我正在努力在 scala flink 应用程序上编写单元测试。
例如,我有一个如下所示的异步映射器。它需要一个带有 id 的 User 对象,并随着年龄而丰富:
case class User(id: String)
case class UserWithMeta(id: String, age: Long)
class EnrichWithUserMeta extends RichAsyncFunction[User, UserWithMeta] {
protected var userMetadataCache: CaffeineHelper[Long] = _
override def open(parameters: Configuration): Unit = {
userMetadataCache = CaffeineHelper.newCache[Long](10.seconds)
}
override def asyncInvoke(input: User, resultFuture: ResultFuture[UserWithMeta]): Unit = {
val age = getUserAge(input.id)
resultFuture.complete(Seq(UserWithMeta(input.id, age)))
}
private def getUserAge(userId: String): Long = {
userMetadataCache.get(userId) match {
case Some(age) => age
case None => { // Cache miss. Get it from DB.
val age = getAgeFromDB(content)
userMetadataCache.put(userId)(age)
age
}
}
}
}
上面的映射器有一个 CaffeineHelper 的缓存实例。 CaffeineHelper 是 Caffeine 缓存库的包装器。这是 CaffeineHelper.scala:
trait CaffeineHelper[V] extends Serializable {
@transient protected var cache: CaffeineCache[V]
def get(id: String): Option[V] = Try(cache.get(id).get).toOption
def put(key: String)(value: V) = cache.put(key)(value)
}
object CaffeineHelper {
def newCache[V](d: Duration): CaffeineHelper[V] = {
new CaffeineHelper[V] {
override protected var cache: CaffeineCache[V] = ??? // Actual implementation.
}
}
}
使用上面的异步映射器的主要 flink 应用程序运行良好。但是,当我尝试编写单元测试时,模拟的 CaffeineHelper 无法序列化。
这是测试类:
package org.example
import org.apache.flink.api.scala.createTypeInformation
import org.apache.flink.configuration.Configuration
import org.apache.flink.runtime.testutils.MiniClusterResourceConfiguration
import org.apache.flink.streaming.api.scala.{AsyncDataStream, StreamExecutionEnvironment}
import org.apache.flink.test.util.MiniClusterWithClientResource
import org.mockito.IdiomaticMockito.StubbingOps
import org.mockito.Mockito.withSettings
import org.mockito.mock.SerializableMode
import org.scalatest.BeforeAndAfter
import org.scalatest.flatspec.AnyFlatSpec
import org.scalatest.matchers.should.Matchers
import org.scalatestplus.mockito.MockitoSugar.mock
import scalacache.caffeine.CaffeineCache
import java.util.concurrent.TimeUnit
class EnrichWithUserMetaTest extends AnyFlatSpec with Matchers with BeforeAndAfter {
private val flinkCluster = new MiniClusterWithClientResource(new MiniClusterResourceConfiguration.Builder().build())
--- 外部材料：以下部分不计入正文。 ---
Background: an optimization exercise with open tools, aiming at small area, a short achievable clock period and few clock cycles. Do not read the settings as production practice.
At most, simulation tests tie the RTL to the original design; equivalence was not proved.
Power and IR drop assume default switching activity.

Setup of red:
Design irpc_decode, start of the top module:
module irpc_decode (
    input  wire        clk,
    input  wire        rst,         
    input  wire        in_valid,
    input  wire [15:0] in_tick,
    input  wire        in_last,
    output wire        in_ready,
    output reg         out_valid,
    output reg  [2:0]  out_kind,
    output wire [15:0] out_data
);
    localparam [2:0] K_HEAD = 3'd1, K_SYM = 3'd2, K_END = 3'd3,
                     K_REPEAT = 3'd4, K_DONE = 3'd5;
    localparam [2:0] F_UNKNOWN = 3'd0, F_AEHA = 3'd1, F_NEC = 3'd2,
                     F_SONY = 3'd3, F_IRIS = 3'd4;
    localparam [1:0] S_K0 = 2'd0, S_CL = 2'd1, S_BODY = 2'd2;
    localparam [1:0] CF_AEHA = 2'd0, CF_NEC = 2'd1, CF_SONY = 2'd2, CF_IRIS = 2'd3;
    reg        rdy;
    assign in_ready = rdy;
    reg        xv, xl;
    reg [15:0] x;
    reg [1:0]  st;
    reg        xs;                      
    reg        len2;                    
    reg [1:0]  cf;
    reg [4:0]  cc;                      
    reg [10:0] tcl;                     
    reg [10:0] tch;                     
    reg [11:0] tcl3;                    
    reg        ipre;                    
    reg        cempty;
    reg [15:0] a1r;
    reg [17:0] a2r;
    reg [11:0] rl;                      
    reg [11:0] rh;                      
    reg        fv, fl, fchk;
    reg        hld, hb;                 
    reg        ycl;                     
    reg        ciris;                   
    reg [2:0]  fam;
    reg [18:0] acc;                     
    reg        nrep;                    
    reg        par;                     
    reg [1:0]  ao;                      
    reg [2:0]  sv;                      
    reg [10:0] nsym;
    reg        owe_end, owe_done;
    reg [13:0] od;                      
    assign out_data = {od[13:11], 2'b00, od[10:0]};
    wire [10:0] pend = tch;
    wire cl      = (st == S_CL);
    wire cl_hi   = !cc[0];              
    wire cl_iris = (cf == CF_IRIS);
    wire cl_nec  = (cf == CF_NEC);
    wire cl_sony = (cf == CF_SONY);
    wire [16:0] tx1 = ycl ? {acc[15:0], 1'b0} : {x, 1'b0};
  ...
For scale: ~2000 cells after synthesis, about 200 flip-flops, ~41 I/O pins, roughly 17000 um2 of cells after synthesis.
make LEC_CHECK=0 CAP_MARGIN=20 CORE_MARGIN=2 CORE_UTILIZATION=40 SETUP_SLACK_MARGIN=4.5 SLEW_MARGIN=20 TNS_END_PERCENT=5 finish   # period 8.0 ns
run.sh (not shown) runs the stock make flow with config.mk's settings and CLKGATE_MAP_FILE= SYNTH_SCRIPT=/design/flow/synth_recipe.tcl, a recipe that flattens the netlist after the stock synthesis.
Testbench counts of red, summed over its fixed seeds: cycles 19,592.
Input changes introduced in blue (baseline for comparison: red):
-- flow/config.mk --
<<< red, line 9
export CORE_MARGIN = 2
export CORE_UTILIZATION = 40
export SETUP_SLACK_MARGIN = 4.5
export SLEW_MARGIN = 20
export TNS_END_PERCENT = 5
>>> blue, line 9
export CORE_MARGIN = 2
export CORE_UTILIZATION = 55
export SETUP_SLACK_MARGIN = 5.0
export SLEW_MARGIN = 20
==> run notes <==
red → blue: initial detailed-routing violation count up about 60%; overall power shows an increase of 12%; clock period minus final worst setup slack now smaller; fraction of the core area covered by cells at the end of the flow increased 28 points; worst slack after detailed placement now larger. Cell count: blue higher than red. blue vs. red: maximum frequency went up by about 2.6%, worst setup skew after layout went up by 0.0037 ns, detailed-route wire length went up by 13%, setup slack went up by 0.10 ns.
Setup changes, blue to green
-- flow/config.mk --
<<< blue, line 9
export CORE_MARGIN = 2
export CORE_UTILIZATION = 55
export SETUP_SLACK_MARGIN = 5.0
export SLEW_MARGIN = 20
>>> green, line 9
export CORE_MARGIN = 2
export CORE_UTILIZATION = 40
export SETUP_SLACK_MARGIN = 4.0
export SLEW_MARGIN = 20
### Flow results
No run among green and blue stopped early or left any final violation; all are clean. Taking blue as the reference, in green first-pass GRT wire length -9600 um; clock-buffer cell count +2; share of the final layout cell area in multi-input gates +0.85 points.
What follows belongs to an exercise in optimizing a design on an open flow for small area, a short achievable clock period and few clock cycles; a production flow would make more cautious choices. Function was checked by simulation only, so behaviour that the tests miss may differ from the original. Power and IR drop assume default switching activity.

==> flow/flow/run.sh <==
#!/bin/bash
set -uo pipefail
bash standard.sh SETUP_SLACK_MARGIN=18 finish > flow_make.log 2>&1
status=$?
tail -n 20 flow_make.log
exit $status
==> flow/standard.sh <==
#!/bin/bash
# synth_recipe.tcl (not shown) runs the flow's synth.tcl, then flattens the netlist and writes it again
# the make line also repeats each setting of config.mk as NAME=value (left out here)
make -C /OpenROAD-flow-scripts/flow DESIGN_CONFIG=/design/flow/config.mk WORK_HOME=/design/flow/orfs CLKGATE_MAP_FILE= SYNTH_SCRIPT=/design/flow/synth_recipe.tcl "${@:-finish}"
==> flow/config.mk <==
export PLATFORM = sky130hd
export DESIGN_NAME = codec
export DESIGN_NICKNAME = codec
export VERILOG_FILES = /design/flow/design.v
export SDC_FILE = /design/flow/constraint.sdc
export NUM_CORES = 4
export LEC_CHECK = 0
export ABC_AREA = 1
export CAP_MARGIN = 20
export CORE_MARGIN = 2
export CORE_UTILIZATION = 40
export SLEW_MARGIN = 20
==> flow/constraint.sdc <==
create_clock -name core_clock -period 24.0 [get_ports {clk}]
set_input_delay 4.8000 -clock core_clock [delete_from_list [all_inputs] [get_ports {clk}]]
set_output_delay 4.8000 -clock core_clock [all_outputs]
set_load 0.01 [all_outputs]
==> flow/design.v <==
module b91_tab (
    input  wire [6:0] idx,
    output wire [7:0] chr
);
    wire [7:0] pun =
        (idx == 7'd62) ? 8'h21 :
        (idx == 7'd63) ? 8'h23 :
        (idx == 7'd64) ? 8'h24 :
        (idx == 7'd65) ? 8'h25 :
        (idx == 7'd66) ? 8'h26 :
        (idx == 7'd67) ? 8'h28 :
        (idx == 7'd68) ? 8'h29 :
        (idx == 7'd69) ? 8'h2A :
        (idx == 7'd70) ? 8'h2B :
        (idx == 7'd71) ? 8'h2C :
        (idx == 7'd72) ? 8'h2E :
        (idx == 7'd73) ? 8'h2F :
        (idx == 7'd74) ? 8'h3A :
        (idx == 7'd75) ? 8'h3B :
        (idx == 7'd76) ? 8'h3C :
        (idx == 7'd77) ? 8'h3D :
        (idx == 7'd78) ? 8'h3E :
        (idx == 7'd79) ? 8'h3F :
        (idx == 7'd80) ? 8'h40 :
        (idx == 7'd81) ? 8'h5B :
        (idx == 7'd82) ? 8'h5D :
        (idx == 7'd83) ? 8'h5E :
        (idx == 7'd84) ? 8'h5F :
        (idx == 7'd85) ? 8'h60 :
        (idx == 7'd86) ? 8'h7B :
        (idx == 7'd87) ? 8'h7C :
        (idx == 7'd88) ? 8'h7D :
        (idx == 7'd89) ? 8'h7E :
        (idx == 7'd90) ? 8'h22 :
        8'h00;
    assign chr = (idx < 7'd26) ? {1'b0, idx} + 8'h41 :
                 (idx < 7'd52) ? {1'b0, idx} + 8'h47 :
                 (idx < 7'd62) ? {1'b0, idx} - 8'h04 :
                 pun;
endmodule
module b91_idx (
    input  wire [7:0] chr,
    output wire [6:0] idx,
    output wire       valid
);
    wire [6:0] pun =
        (chr == 8'h21) ? 7'd62 :
        (chr == 8'h23) ? 7'd63 :
        (chr == 8'h24) ? 7'd64 :
        (chr == 8'h25) ? 7'd65 :
        (chr == 8'h26) ? 7'd66 :
        (chr == 8'h28) ? 7'd67 :
        (chr == 8'h29) ? 7'd68 :
        (chr == 8'h2A) ? 7'd69 :
        (chr == 8'h2B) ? 7'd70 :
        (chr == 8'h2C) ? 7'd71 :
        (chr == 8'h2E) ? 7'd72 :
        (chr == 8'h2F) ? 7'd73 :
        (chr == 8'h3A) ? 7'd74 :
        (chr == 8'h3B) ? 7'd75 :
        (chr == 8'h3C) ? 7'd76 :
        (chr == 8'h3D) ? 7'd77 :
        (chr == 8'h3E) ? 7'd78 :
        (chr == 8'h3F) ? 7'd79 :
        (chr == 8'h40) ? 7'd80 :
        (chr == 8'h5B) ? 7'd81 :
        (chr == 8'h5D) ? 7'd82 :
        (chr == 8'h5E) ? 7'd83 :
        (chr == 8'h5F) ? 7'd84 :
        (chr == 8'h60) ? 7'd85 :
        (chr == 8'h7B) ? 7'd86 :
        (chr == 8'h7C) ? 7'd87 :
        (chr == 8'h7D) ? 7'd88 :
        (chr == 8'h7E) ? 7'd89 :
        (chr == 8'h22) ? 7'd90 :
        7'd0;
    wire upper = (chr[7:5] == 3'b010) && (chr[4:0] != 5'd0) && (chr[4:0] <= 5'd26);
    wire lower = (chr[7:5] == 3'b011) && (chr[4:0] != 5'd0) && (chr[4:0] <= 5'd26);
    wire digit = (chr[7:4] == 4'h3) && (chr[3:0] <= 4'h9);
    assign valid = (chr[7:5] != 3'b000) && (chr[7] == 1'b0) && (chr != 8'h7F) &&
                   (chr != 8'h27) && (chr != 8'h2D) && (chr != 8'h5C);
    assign idx = upper ? chr[6:0] - 7'd65 :
                 lower ? chr[6:0] - 7'd71 :
                 digit ? chr[6:0] + 7'd4 :
                 pun;
endmodule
before(flinkCluster.before())
after(flinkCluster.after())
"EnrichWithUserMetaMapper" should "enrich with brand" in {
val env = StreamExecutionEnvironment.getExecutionEnvironment
val caffeineMock = mock[CaffeineHelper[Long]](withSettings().serializable(SerializableMode.ACROSS_CLASSLOADERS))
val ageMapper = new EnrichWithUserMeta() {
override def open(parameters: Configuration): Unit = {
userMetadataCache = caffeineMock
}
}
caffeineMock.get("content1") returns Some(4L)
val stream = env.fromElements(
User("user1")
)
val enrichedProducts = AsyncDataStream
.unorderedWait(stream, ageMapper, 5, TimeUnit.SECONDS, 1)
.executeAndCollect(1)
enrichedProducts.head shouldBe UserWithMeta("user1", 4L)
}
}
错误信息:
public default scala.Option org.example.CaffeineHelper.get(java.lang.String) is not serializable. The object probably contains or references non serializable fields.
org.apache.flink.api.common.InvalidProgramException: public default scala.Option org.example.CaffeineHelper.get(java.lang.String) is not serializable. The object probably contains or references non serializable fields.
at org.apache.flink.api.java.ClosureCleaner.clean(ClosureCleaner.java:164)
at org.apache.flink.api.java.ClosureCleaner.clean(ClosureCleaner.java:132)
我还尝试将模拟配置为可序列化
val caffeineMock = mock[CaffeineHelper[Long]](withSettings().serializable())
但我还有另一个错误:
org.mockito.internal.invocation.RealMethod$FromCallable@656a3d6b is not serializable. The object probably contains or references non serializable fields.
org.apache.flink.api.common.InvalidProgramException: org.mockito.internal.invocation.RealMethod$FromCallable@656a3d6b is not serializable. The object probably contains or references non serializable fields.
at org.apache.flink.api.java.ClosureCleaner.clean(ClosureCleaner.java:164)
我还尝试过其他模拟库,例如ScalaMock。但也没有成功。
您应该将
userMetadataCache
标记为 @transient
。您不需要 Flink 在 Flink 客户端中初始化此变量,序列化它,并将其发送到每个任务管理器 - 这就是它现在正在尝试做的事情。